Megamind: Oh, potato-tomato, potato-tomato...
Metro Man: We all know how this ends: with YOU behind bars!
Megamind: [sarcastically] Oh, I'm shaking in my custom, baby seal leather boots! [serious again] You will leave Metrocity, or this will be the last you ever hear of... ROXANNE RITCHI! [presses a button to show a captive Roxanne on a separate screen] Huh?
Metro Man: [whispers dramatically] Roxanne...! Don't panic, Roxie! I'm on my way.
Roxie: Yeah, I'm not panicking.
Megamind: [smirking] In order to stop me, you need to find me first, Metro Man!
Roxie: We're at the abandoned observatory!
Metro Man: Ah-ha!
Megamind: [lunges for the control and turns off the camera on Roxanne] No, we're not! Don't listen to her! She's crazy!

Megamind: Over here, old friend. In case you haven't noticed, you've fallen right into my trap.
Metro Man: You can't trap justice. It's an idea, a belief!
Megamind: Well, even the most heartfelt belief can be corroded over time!
Metro Man: Justice is a noncorrosive metal!
Megamind: But metals can be melted by the heat of revange!
Metro Man: It's "revenge", and it's best served cold!
Megamind: But it could be easily reheated, in the microwave of evil!
Metro Man: Well, I think your warranty is about to expire!
Megamind: Maybe I've got an extended warranty!
Metro Man: Warranties are invalid if you don't use the product for its intended purpose!
Roxie: [groans] Girls, girls! You're both pretty! Can I go home now?

Megamind: Metrocity, Minion. It's all mine. If my parents could see me now…
Minion: Sir, I'm sure they're smiling down from evil heaven.

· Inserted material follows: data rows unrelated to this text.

From an optimization exercise on the open Yosys and OpenROAD flow, aimed at small area; shortcuts taken in it are not production practice.
In this exercise RTL edits were held to simulation tests only and were not proved equivalent to the original.
No activity file was given, so power comes from the tool's default toggle rates.

===== design.v =====
module cxd2545_core (
	input         clk,
	input         rst_n,
	input         cxd_clk,
	input         cxd_data,
	input         cxd_xlat,
	input         sqck,
	input         host_read_n,
	input  [3:0]  host_addr,
	output [23:0] host_cmd,
	output        host_irq_n,
	input  [15:0] sens_pins,
	input         soct_sel,
	input         trc_en,
	input         drain,
	input  [15:0] trc_div,
	output [31:0] track_count,
	output        trc_toggle,
	input         st_valid,
	input  [31:0] st_data,
	input         st_sof,
	input         st_eof,
	output        st_ready,
	output        sens,
	output        subq,
	output        scor,
	output        c2po,
	output        cd_bclk,
	output        cd_lrck,
	output        cd_data
);
	wire rst = ~rst_n;
	reg [4:1] clk_d, xlat_d;
	reg [5:1] sqck_d;
	reg       data_d;
	always @(posedge clk) begin
		data_d <= cxd_data;
		if (rst) begin
			clk_d  <= 4'b0;
			xlat_d <= 4'b0;
			sqck_d <= 5'b0;
		end else begin
			clk_d  <= {clk_d[3:1], cxd_clk};
			xlat_d <= {xlat_d[3:1], cxd_xlat};
			sqck_d <= {sqck_d[4:1], sqck};
		end
	end
	wire cpu_clk_rise  = clk_d[1] & ~clk_d[2];
	wire cpu_xlat_fall = ~xlat_d[1] & xlat_d[2];
	wire s_clk_rise    = clk_d[3] & ~clk_d[4];
	wire s_xlat_fall   = ~xlat_d[3] & xlat_d[4];
	wire soct_sq_fall  = ~sqck_d[3] & sqck_d[4];
	wire subq_sq_fall  = ~sqck_d[4] & sqck_d[5];
	reg [23:0] cur_cmd;
	reg [23:0] cmd;
	reg        irq_n;
	always @(posedge clk) begin
		if (rst) begin
			cur_cmd <= 24'h0;
			cmd     <= 24'h0;
			irq_n   <= 1'b1;
		end else begin
			if (cpu_clk_rise)
				cur_cmd <= {data_d, cur_cmd[23:1]};
			if (cpu_xlat_fall)
				cmd <= cur_cmd;
			if (!host_read_n && host_addr == 4'h1)
				irq_n <= 1'b1;
			else if (cpu_xlat_fall)
				irq_n <= 1'b0;
		end
	end
	assign host_cmd   = cmd;
	assign host_irq_n = irq_n;
	reg cd_c2po;
	assign c2po = cd_c2po;
	reg [15:0] pre_cnt;
	reg [8:0]  div_cnt;
	reg        toggle;
	reg        prev_trig;
	reg        trk_done;
	reg [30:0] trk_cnt;
	wire tick = ~(pre_cnt < trc_div);
	always @(posedge clk) begin
		if (rst) begin
			pre_cnt   <= 16'h0;
			div_cnt   <= 9'h0;
			toggle    <= 1'b0;
			prev_trig <= 1'b0;
			trk_done  <= 1'b0;
		end else if (!tick) begin
			pre_cnt <= pre_cnt + 1'b1;
		end else begin
			pre_cnt <= 16'h0;
			if (!div_cnt[8]) begin
				div_cnt <= div_cnt + 1'b1;
			end else begin
				div_cnt <= 9'h0;
				toggle  <= ~toggle;
			end
			prev_trig <= trc_en;
			if (prev_trig && !trc_en)
				trk_done <= 1'b1;
			else if (!prev_trig && trc_en)
				trk_done <= 1'b0;
		end
	end
	always @(posedge clk) begin
		if (tick) begin
			if (!prev_trig && trc_en)
				trk_cnt <= 31'h0;
			else if (!trk_done && !(prev_trig && !trc_en))
				trk_cnt <= trk_cnt + 1'b1;
		end
	end
	assign trc_toggle  = toggle;
	assign track_count = {trk_done, trk_cnt & {31{trk_done}}};
	reg [2:0] s_cnt;
	reg [3:0] s_sel;
	reg       sens_r;
	wire [15:0] sens_data = {sens_pins[15:14], cd_c2po, toggle, sens_pins[11],
	                         ~cd_c2po, sens_pins[9:0]};
	always @(posedge clk) begin
		if (rst) begin
			s_cnt  <= 3'h0;
			s_sel  <= 4'h0;
			sens_r <= 1'b0;
		end else begin
			if (s_xlat_fall) begin
				s_cnt <= 3'h0;
			end else if (s_clk_rise) begin
				s_cnt <= s_cnt + 1'b1;
				if (s_cnt == 3'd7)
					s_sel <= cur_cmd[23:20];
			end
			sens_r <= sens_data[s_sel];
		end
	end
	assign sens = sens_r;
	reg [4:0] o_pos;
	reg       o_fok;
	reg       o_lock;
	always @(posedge clk) begin
		if (s_xlat_fall && !soct_sq_fall) begin
			o_fok  <= sens_pins[5];
			o_lock <= ~cd_c2po;
		end
	end
	always @(posedge clk) begin
		if (rst)
			o_pos <= 5'd17;
		else if (soct_sq_fall) begin
			if (o_pos != 5'd17)
				o_pos <= o_pos + 1'b1;
		end else if (s_xlat_fall)
			o_pos <= 5'd0;
	end
	wire o_out = (o_pos <= 5'd7) | (o_pos == 5'd14 && o_fok) |
	             ((o_pos == 5'd15 || o_pos == 5'd16) && o_lock);
	reg lock_drain;
	always @(posedge clk) begin
		if (rst)
			lock_drain <= 1'b0;
		else if (drain)
			lock_drain <= 1'b1;
		else if (st_sof)
			lock_drain <= 1'b0;
	end
	reg wait_data;
	assign st_ready = (!drain || st_sof) ? wait_data : 1'b1;
	wire acc = st_valid & ~lock_drain & wait_data;
	reg [31:0] q1, q2;
	reg [9:0]  word_cnt;
	reg [31:0] w_next;
	reg        w_next_v;
	reg        new_c2po;
	reg [31:0] w_out;
	reg        w_out_v;
	reg        c2po_delay;
	reg [5:0]  cd_cnt;
	reg        clk_out;
	reg        cd_data_r;
	wire frame = (cd_cnt == 6'd0) & clk_out;
	always @(posedge clk) begin
		if (frame) begin
			if (!wait_data)
				w_next <= q1;
			w_out <= w_next;
		end
	end
	reg frame_bit;
	always @(*) begin
		if (cd_cnt >= 6'd40)
			frame_bit = w_out[31];
		else if (cd_cnt >= 6'd24)
			frame_bit = w_out[cd_cnt - 6'd8];
		else if (cd_cnt >= 6'd16)
			frame_bit = w_out[15];
		else
			frame_bit = w_out[cd_cnt[3:0]];
	end
	always @(posedge clk) begin
		if (rst) begin
			wait_data  <= 1'b1;
			word_cnt   <= 10'h0;
			w_next_v   <= 1'b0;
			new_c2po   <= 1'b0;
			w_out_v    <= 1'b0;
			c2po_delay <= 1'b0;
			cd_c2po    <= 1'b0;
			cd_cnt     <= 6'd0;
			clk_out    <= 1'b0;
			cd_data_r  <= 1'b0;
		end else begin
			if (acc) begin
				if (st_sof)
					word_cnt <= 10'h0;
				else
					word_cnt <= word_cnt + 1'b1;
				if (word_cnt < 10'd587 || st_sof)
					wait_data <= 1'b0;
			end
			if (frame) begin
				if (!wait_data)
					wait_data <= 1'b1;
				w_next_v  <= ~wait_data;
				new_c2po  <= wait_data;
			end
			clk_out <= ~clk_out;
			if (clk_out) begin
				cd_c2po <= c2po_delay;
				if (cd_cnt != 6'd0) begin
					cd_cnt <= cd_cnt - 1'b1;
				end else begin
					cd_cnt     <= 6'd47;
					w_out_v    <= w_next_v;
					c2po_delay <= new_c2po;
				end
				cd_data_r <= w_out_v & frame_bit;
			end
		end
	end
	assign cd_bclk = clk_out;
	assign cd_lrck = (cd_cnt >= 6'd23) && (cd_cnt != 6'd47);
	assign cd_data = cd_data_r;
	wire load_q = acc & st_eof;
	reg [95:0] sub_q;
	reg        sub_q_v;
	reg        sqso;
	reg        scor_r;
	reg [3:0]  scor_latch;
	always @(posedge clk) begin
		if (subq_sq_fall)
			sub_q <= {sub_q[94:0], 1'b0};
		else if (load_q)
			sub_q <= {q2, q1, st_data};
	end
	always @(posedge clk) begin
		if (rst) begin
			q1         <= 32'h0;
			q2         <= 32'h0;
			sub_q_v    <= 1'b0;
			sqso       <= 1'b0;
			scor_r     <= 1'b0;
			scor_latch <= 4'h0;
		end else begin
			if (acc) begin
				q1 <= st_data;
				q2 <= q1;
			end
			if (subq_sq_fall)
				sqso <= sub_q_v & sub_q[95];
			else if (load_q) begin
				sqso    <= 1'b1;
				sub_q_v <= 1'b1;
			end
			if (load_q) begin
				scor_latch <= 4'hf;
				scor_r     <= 1'b1;
			end else if (scor_latch != 4'h0)
				scor_latch <= scor_latch - 1'b1;
			else
				scor_r <= 1'b0;
		end
	end
	assign scor = ~soct_sel & scor_r;
	assign subq = soct_sel ? o_out : sqso;
endmodule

Minion: "Create a hero"? W-wait, what? Why would you do that?
Megamind: So I have someone to fight! Minion, I'm a villain without a hero. A yin with no yang, a bullfighter with no bull to fight! In other words, I have no purpose. Go on, ask me how I'm going to do it. Go on, ask!
Minion: [sighs] How are you gonna do it?
Megamind: [laughs and throws the donuts in the air] I'm going to give somehow, I don't know yet, Metro Man's powers.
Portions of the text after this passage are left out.